3) Identifying similarities to these patterns and/or deviations from them can help quality assurance tasks improve software quality.


[1] A. C. Atici, C. Yilmaz, and E. Savas. Debugging for pinpointing information leakage. In preparation for submission to a conference, 2012.

[2] B. Ozcelik. Lightweight runtime failure prediction. Msc Thesis, Sabanci University, 2012.

[3] B. Ozcelik, K. Kalkan, and C. Yilmaz. An approach for classifying program failures. In proceedings of International Conference on the Advances in System Testing and Validation Lifecycle, VALID '10, pages 93 - 98, 2010.

[4] B. Ozcelik and C. Yilmaz. Lightweight runtime failure prediction. In preparation for submission to an SCI-indexed journal, 2012.

[5] E. Savas and C. Yilmaz. Cache attacks: An information and complexity theoretic approach. In International Conference on New Technologies, Mobility and Security (NTMS'12), pages 1 - 7, 2012.

[6] C. Yilmaz. Using hardware performance counters for fault localisation. In proceedings of International Conference on the Advances in System Testing and Validation Lifecycle, VALID '10, pages 87 - 92, 2010.

[7] C. Yilmaz, E. Dumlu, and A. Porter.
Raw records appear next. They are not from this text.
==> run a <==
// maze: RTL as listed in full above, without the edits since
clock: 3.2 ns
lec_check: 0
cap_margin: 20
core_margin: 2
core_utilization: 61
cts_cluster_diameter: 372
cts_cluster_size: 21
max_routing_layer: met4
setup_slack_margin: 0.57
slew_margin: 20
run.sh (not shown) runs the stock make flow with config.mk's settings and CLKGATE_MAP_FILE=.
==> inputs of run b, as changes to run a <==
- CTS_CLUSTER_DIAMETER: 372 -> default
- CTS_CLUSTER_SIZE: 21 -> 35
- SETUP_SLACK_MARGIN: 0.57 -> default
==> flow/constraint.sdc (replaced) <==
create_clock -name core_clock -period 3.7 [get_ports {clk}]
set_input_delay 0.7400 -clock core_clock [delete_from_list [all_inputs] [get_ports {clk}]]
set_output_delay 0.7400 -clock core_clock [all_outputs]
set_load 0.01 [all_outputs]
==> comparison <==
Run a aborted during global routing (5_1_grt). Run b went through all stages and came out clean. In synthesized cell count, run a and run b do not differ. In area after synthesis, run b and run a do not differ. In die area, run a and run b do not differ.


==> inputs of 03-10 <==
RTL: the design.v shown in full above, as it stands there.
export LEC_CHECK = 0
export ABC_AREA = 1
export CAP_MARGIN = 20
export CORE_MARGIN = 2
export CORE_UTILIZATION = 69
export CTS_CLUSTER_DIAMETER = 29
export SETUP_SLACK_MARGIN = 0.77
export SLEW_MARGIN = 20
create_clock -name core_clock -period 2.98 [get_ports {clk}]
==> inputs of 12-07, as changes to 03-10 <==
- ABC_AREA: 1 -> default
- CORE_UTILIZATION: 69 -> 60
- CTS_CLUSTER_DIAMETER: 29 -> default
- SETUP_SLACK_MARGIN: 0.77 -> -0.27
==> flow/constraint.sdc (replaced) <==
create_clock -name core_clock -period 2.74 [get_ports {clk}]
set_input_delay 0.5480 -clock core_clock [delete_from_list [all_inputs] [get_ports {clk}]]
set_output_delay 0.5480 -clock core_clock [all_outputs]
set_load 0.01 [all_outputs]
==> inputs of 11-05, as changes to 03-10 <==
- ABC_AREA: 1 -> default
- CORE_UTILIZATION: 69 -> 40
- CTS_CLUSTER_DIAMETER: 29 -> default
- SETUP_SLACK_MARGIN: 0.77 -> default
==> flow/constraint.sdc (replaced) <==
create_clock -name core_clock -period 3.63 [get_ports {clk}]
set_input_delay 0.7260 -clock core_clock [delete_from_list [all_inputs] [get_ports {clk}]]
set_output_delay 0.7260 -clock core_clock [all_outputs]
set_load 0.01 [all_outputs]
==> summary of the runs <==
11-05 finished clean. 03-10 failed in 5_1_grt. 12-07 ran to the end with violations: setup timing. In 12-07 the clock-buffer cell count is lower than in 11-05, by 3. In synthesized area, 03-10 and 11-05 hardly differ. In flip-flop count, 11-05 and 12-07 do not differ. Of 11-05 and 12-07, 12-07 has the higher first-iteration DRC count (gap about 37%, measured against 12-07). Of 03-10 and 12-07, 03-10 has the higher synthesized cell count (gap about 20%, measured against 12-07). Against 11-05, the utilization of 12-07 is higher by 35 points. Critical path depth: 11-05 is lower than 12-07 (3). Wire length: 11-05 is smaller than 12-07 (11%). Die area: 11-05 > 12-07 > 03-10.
==> indigo <==
// dma_controller
module dma_controller(
    input wire clk,
    input wire reset,
    input wire trigger,
    input wire [4:0] length,
    input wire [31:0] source_address,
    input wire [31:0] destination_add,
    input wire ARREADY,
    input wire [31:0] RDATA,
    input wire RVALID,
    input wire AWREADY,
    input wire WREADY,
    input wire BVALID,
    output reg done,
    output reg [31:0] ARADDR,
    output reg ARVALID,
    output reg RREADY,
    output reg [31:0] AWADDR,
    output reg AWVALID,
    output reg [31:0] WDATA,
    output reg WVALID,
    output reg BREADY
);
clock: 2.08 ns
lec_check: 0
cap_margin: 20
core_margin: 2
core_utilization: 64
slew_margin: 20
run.sh (not shown) runs the stock make flow with config.mk's settings and CLKGATE_MAP_FILE=.
==> xenon (differences from indigo) <==
CAP_MARGIN = 10   (was 20)
CORE_UTILIZATION = 72   (was 64)
CTS_CLUSTER_SIZE = 15   (was default)
==> flow/constraint.sdc (replaced) <==
create_clock -name core_clock -period 1.99 [get_ports {clk}]
set_input_delay 0.3980 -clock core_clock [delete_from_list [all_inputs] [get_ports {clk}]]
set_output_delay 0.3980 -clock core_clock [all_outputs]
set_load 0.01 [all_outputs]
==> zinc (differences from indigo) <==
CORE_UTILIZATION = 66   (was 64)
SETUP_SLACK_MARGIN = 0.56   (was default)
==> flow/constraint.sdc (replaced) <==
create_clock -name core_clock -period 3.28 [get_ports {clk}]
set_input_delay 0.6560 -clock core_clock [delete_from_list [all_inputs] [get_ports {clk}]]
set_output_delay 0.6560 -clock core_clock [all_outputs]
set_load 0.01 [all_outputs]
==> impl_metrics.py <==
# Auto-generated metrics
metrics = {
    "placed_design": {
        "gp_congestion": 0.8816,
        "dp_slack_ns": -0.5490,
        "dp_cells": 3130,
        "placed_cell_area_um2": 36110,
    },
    "cts": {
        "post_cts_buffers": 31,
    },
    "die": {
        "initCoreUtil": 0.7267,
        "fp.dieArea_um2": 44970,
        "die_width_um": 212.1,
        "std_cell_rows": 76,
    },
    "status": {
        "outcome": "stopped before the end",
        "lastStage": "5_1_grt",
        "error_line": "[ERROR DPL-0033] detailed placement checks failed during check placement.",
    },
}
The numbers above come from xenon.
module parameterized_signed_alu #(parameter in_data_width=16,out_data_width=16,arith_out_data_width=32)(
input signed [in_data_width-1:0]A,B,
input clk,rst,
input [3:0]alu_fn,
output shift_flag,arith_flag,logic_flag,cmp_flag,carry_out,
output [out_data_width-1:0]shift_out,logic_out,cmp_out,
output signed[arith_out_data_width-1:0] arith_out
);
wire arith_enable,shift_enable,logic_enable,cmp_enable;
arith_unit dut0(
.A(A),
.B(B),
.clk(clk),
.rst(rst),
.arith_enable(arith_enable),
.alu_fn(alu_fn[1:0]),
.carry_out(carry_out),
.arith_flag(arith_flag),
.arith_out(arith_out)
);
logic_unit dut1(
.A(A),
.B(B),
.clk(clk),
.rst(rst),
.logic_enable(logic_enable),
.alu_fn(alu_fn[1:0]),
.logic_flag(logic_flag),
.logic_out(logic_out)
);
cmp_unit   dut2(
.A(A),
.B(B),
.clk(clk),
.rst(rst),
.cmp_enable(cmp_enable),
.alu_fn(alu_fn[1:0]),
.cmp_flag(cmp_flag),
.cmp_out(cmp_out)
);
shift_unit dut3(
.A(A),
.B(B),
.clk(clk),
.rst(rst),
.shift_enable(shift_enable),
.alu_fn(alu_fn[1:0]),
.shift_flag(shift_flag),
.shift_out(shift_out)
);
decoder dut4(
.alu_fn(alu_fn[3:2]),
.arith_enable(arith_enable),
.cmp_enable(cmp_enable),
.logic_enable(logic_enable),
.shift_enable(shift_enable)
);
endmodule
[flow/config.mk]
export PLATFORM = sky130hd
export DESIGN_NAME = parameterized_signed_alu
export DESIGN_NICKNAME = parameterized_signed_alu
export VERILOG_FILES = /design/flow/design.v
export SDC_FILE = /design/flow/constraint.sdc
export NUM_CORES = 4
export LEC_CHECK = 0
export CAP_MARGIN = 20
export CORE_ASPECT_RATIO = 1.9
export CORE_MARGIN = 2
export CORE_UTILIZATION = 40
export CTS_CLUSTER_DIAMETER = 277
export CTS_CLUSTER_SIZE = 100
export SLEW_MARGIN = 20
[flow/constraint.sdc]
create_clock -name core_clock -period 85.0 [get_ports {clk}]
set_input_delay 17.0000 -clock core_clock [delete_from_list [all_inputs] [get_ports {clk}]]
set_output_delay 17.0000 -clock core_clock [all_outputs]
set_load 0.01 [all_outputs]
[flow/run.sh]
#!/bin/bash
# the make line also repeats each setting of config.mk as NAME=value (left out here)
make -C /OpenROAD-flow-scripts/flow DESIGN_CONFIG=/design/flow/config.mk WORK_HOME=/design/flow/orfs CLKGATE_MAP_FILE= finish
module blink(
    input clk, rst, en,
    output reg led
);
    localparam CNT_MAX = 10'd999;  
    reg [9:0] cnt;
    always @(posedge clk or negedge rst) begin
        if (!rst) begin
            cnt <= 10'd0;
            led <= 1'b0;
        end else if (en) begin
            if (cnt == (CNT_MAX >> 1'b1)) begin
                cnt <= 10'd0;
                led <= ~led;
            end else begin
                cnt <= cnt + 1'b1;
            end
        end else begin
            cnt <= 10'd0;
            led <= 1'b0;
        end
    end
endmodule
module buzz(
    input clk, rst, en,
    output buz
);
    localparam CNT_MAX = 3'd7;  
    reg [2:0] cnt;
    always @(posedge clk or negedge rst) begin
        if (!rst) begin
            cnt <= 3'd0;
        end else if (en) begin
            cnt <= (cnt == CNT_MAX) ? 3'd0 : (cnt + 1'b1);
        end else begin
            cnt <= 3'd0;
        end
    end
    assign buz = (cnt <= (CNT_MAX >> 1'b1)) ? 1'b0 : 1'b1;  
endmodule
Program yurutmelerini siniflandirmak icin donanim ve yazilim olcum aygitlarini birlestirme. In Proceedings of Yazilim Kalitesi ve Yazilim Gelistirme Araclari Sempozyumu (in Turkish), pages 279 - 286, 2010.

[8] C. Yilmaz and A. Porter. Combining hardware and software instrumentation to classify program executions. In Proceedings of the eighteenth ACM SIGSOFT international symposium on Foundations of software engineering, FSE '10, pages 67 - 76, New York, USA, 2010.

[9] C. Yilmaz and A. Porter. Combining hardware and software instrumentation for fault detection. Extended version of the original fault detection work, to be submitted to an SCI- indexed journal, 2012.

[10] C. Yilmaz and E. Savas. Automatically identifying spy processes. In preparation for submission to a conference, 2012.